By Jo-Anne MacKenzie firstname.lastname@example.org
---- — Proponents of two constitutional amendments and convening a constitutional convention may have struck out at the polls yesterday.
The constitutional amendments required two-thirds approval for passage, but neither appeared likely to achieve that. The third question, regarding convening a constitutional convention, required only a simple majority, but it, too, appeared destined to fail.
With 55 to 56 percent of the statewide vote counted, the income tax question had a 57 to 43 percent edge, not nearly enough for the two-thirds majority needed. The court oversight question didn’t even have a majority, with 55 percent of the vote in. The nays had 51 percent of the vote to 49 percent favoring the amendment.

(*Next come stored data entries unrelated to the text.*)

## config.mk

```make
export PLATFORM = sky130hd
export DESIGN_NAME = goldbach_prime_pair_search
export DESIGN_NICKNAME = d
export VERILOG_FILES = /design/src/hdl/gpps_pkg.sv /design/src/hdl/goldbach_prime_pair_search.sv
export SDC_FILE = /design/constraint.sdc
export NUM_CORES = 1
export LEC_CHECK = 0
export BUFFER_PORTS_ARGS = -buffer_cell sky130_fd_sc_hd__buf_2
export CAP_MARGIN = 20
export CORE_MARGIN = 3
export CORE_UTILIZATION = 56
export CTS_CLUSTER_DIAMETER = 80
export DETAILED_ROUTE_END_ITERATION = 10
export GPL_TIMING_DRIVEN = 0
export PLACE_DENSITY = 0.8
export SLEW_MARGIN = 0
export SYNTH_ARGS = -nofsm -noshare
export SYNTH_HDL_FRONTEND = slang
export SYNTH_SLANG_ARGS = --single-unit
```

## constraint.sdc

```tcl
create_clock -name i_clk -period 4.8 [get_ports i_clk]
set_input_delay 0.48 -clock i_clk [delete_from_list [all_inputs] [get_ports i_clk]]
set_output_delay 0.48 -clock i_clk [all_outputs]
set_load 0.02 [all_outputs]
```
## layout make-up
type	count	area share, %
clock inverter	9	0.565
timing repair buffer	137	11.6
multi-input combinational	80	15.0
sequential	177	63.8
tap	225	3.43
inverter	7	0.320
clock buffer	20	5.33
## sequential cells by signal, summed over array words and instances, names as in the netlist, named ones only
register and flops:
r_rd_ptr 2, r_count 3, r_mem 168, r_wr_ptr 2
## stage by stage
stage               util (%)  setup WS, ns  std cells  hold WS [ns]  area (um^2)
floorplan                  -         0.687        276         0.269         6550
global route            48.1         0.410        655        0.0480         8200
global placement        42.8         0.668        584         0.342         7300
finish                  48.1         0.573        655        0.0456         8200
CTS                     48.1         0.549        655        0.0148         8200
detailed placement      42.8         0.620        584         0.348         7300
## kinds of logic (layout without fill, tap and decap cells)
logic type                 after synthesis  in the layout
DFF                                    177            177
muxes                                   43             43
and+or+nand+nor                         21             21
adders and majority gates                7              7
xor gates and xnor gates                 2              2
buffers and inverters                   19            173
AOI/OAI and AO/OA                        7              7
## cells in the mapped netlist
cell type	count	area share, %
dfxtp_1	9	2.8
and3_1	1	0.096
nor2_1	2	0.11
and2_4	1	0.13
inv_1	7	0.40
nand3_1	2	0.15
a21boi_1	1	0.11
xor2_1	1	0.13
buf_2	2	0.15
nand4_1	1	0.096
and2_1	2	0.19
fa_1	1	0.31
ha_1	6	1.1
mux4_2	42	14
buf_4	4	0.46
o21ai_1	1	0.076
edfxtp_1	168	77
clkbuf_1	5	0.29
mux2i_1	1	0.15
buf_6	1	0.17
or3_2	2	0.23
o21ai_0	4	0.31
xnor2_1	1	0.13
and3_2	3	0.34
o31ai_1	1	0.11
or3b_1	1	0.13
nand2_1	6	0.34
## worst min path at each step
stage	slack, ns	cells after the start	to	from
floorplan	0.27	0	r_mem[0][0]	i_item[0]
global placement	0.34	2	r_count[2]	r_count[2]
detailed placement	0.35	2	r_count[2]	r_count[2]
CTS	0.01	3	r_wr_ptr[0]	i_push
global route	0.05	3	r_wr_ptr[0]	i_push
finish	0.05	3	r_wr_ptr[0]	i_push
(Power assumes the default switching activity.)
===== src/rtl/wad_ram.sv =====
`default_nettype none

// Simple dual-port RAM: one write port, one read port with registered data.
module wad_ram #(
    parameter int WIDTH = 8,
    parameter int DEPTH = 16
) (
    input  wire logic                     aclk,
    input  wire logic                     wr_en,
    input  wire logic [$clog2(DEPTH)-1:0] wr_addr,
    input  wire logic [WIDTH-1:0]         wr_data,
    input  wire logic                     rd_en,
    input  wire logic [$clog2(DEPTH)-1:0] rd_addr,
    output logic      [WIDTH-1:0]         rd_data
);

    logic [WIDTH-1:0] mem [DEPTH];

    // Write port.
    always_ff @(posedge aclk) begin
        if (wr_en) begin
            mem[wr_addr] <= wr_data;
        end
    end

    // Read port with registered data.
    always_ff @(posedge aclk) begin
        if (rd_en) begin
            rd_data <= mem[rd_addr];
        end
    end

endmodule

`default_nettype wire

And, the constitutional convention question appeared destined to fail miserably. With 55 percent of the vote in, 64 percent disapproved, with just 36 percent favoring it.
One question called for a constitutional ban on a state income tax, the other would have given the Legislature regulatory authority over the courts.
Prior to the election, political pundits agreed there were too many tight races on the ballot — and too many races altogether — for voters to pay much attention to what was happening at the bottom, the place for all three questions.
Some suggested many voters would simply skip those last three questions and it appears, in some communities, that forecast was accurate.
Take Hampstead, where 5,319 people cast ballots. By the time voters got to the bottom of the ballot, those numbers trailed off. Just 4,654 voted on the income tax question, 4,521 on the Legislature’s control over the courts ad fewer still — 4,514 — on the constitutional convention.
A majority of voters in Southern New Hampshire favored the constitutional amendments, but it didn’t appear there would be the needed two-thirds approval.
The call for a constitutional convention fared poorly, drawing more negative votes than supporters in most local towns.
Some opponents of the income tax question said they don’t want to see such a tax instituted here, but they also didn’t believe the way to prevent that from happening was by amending the state Constitution.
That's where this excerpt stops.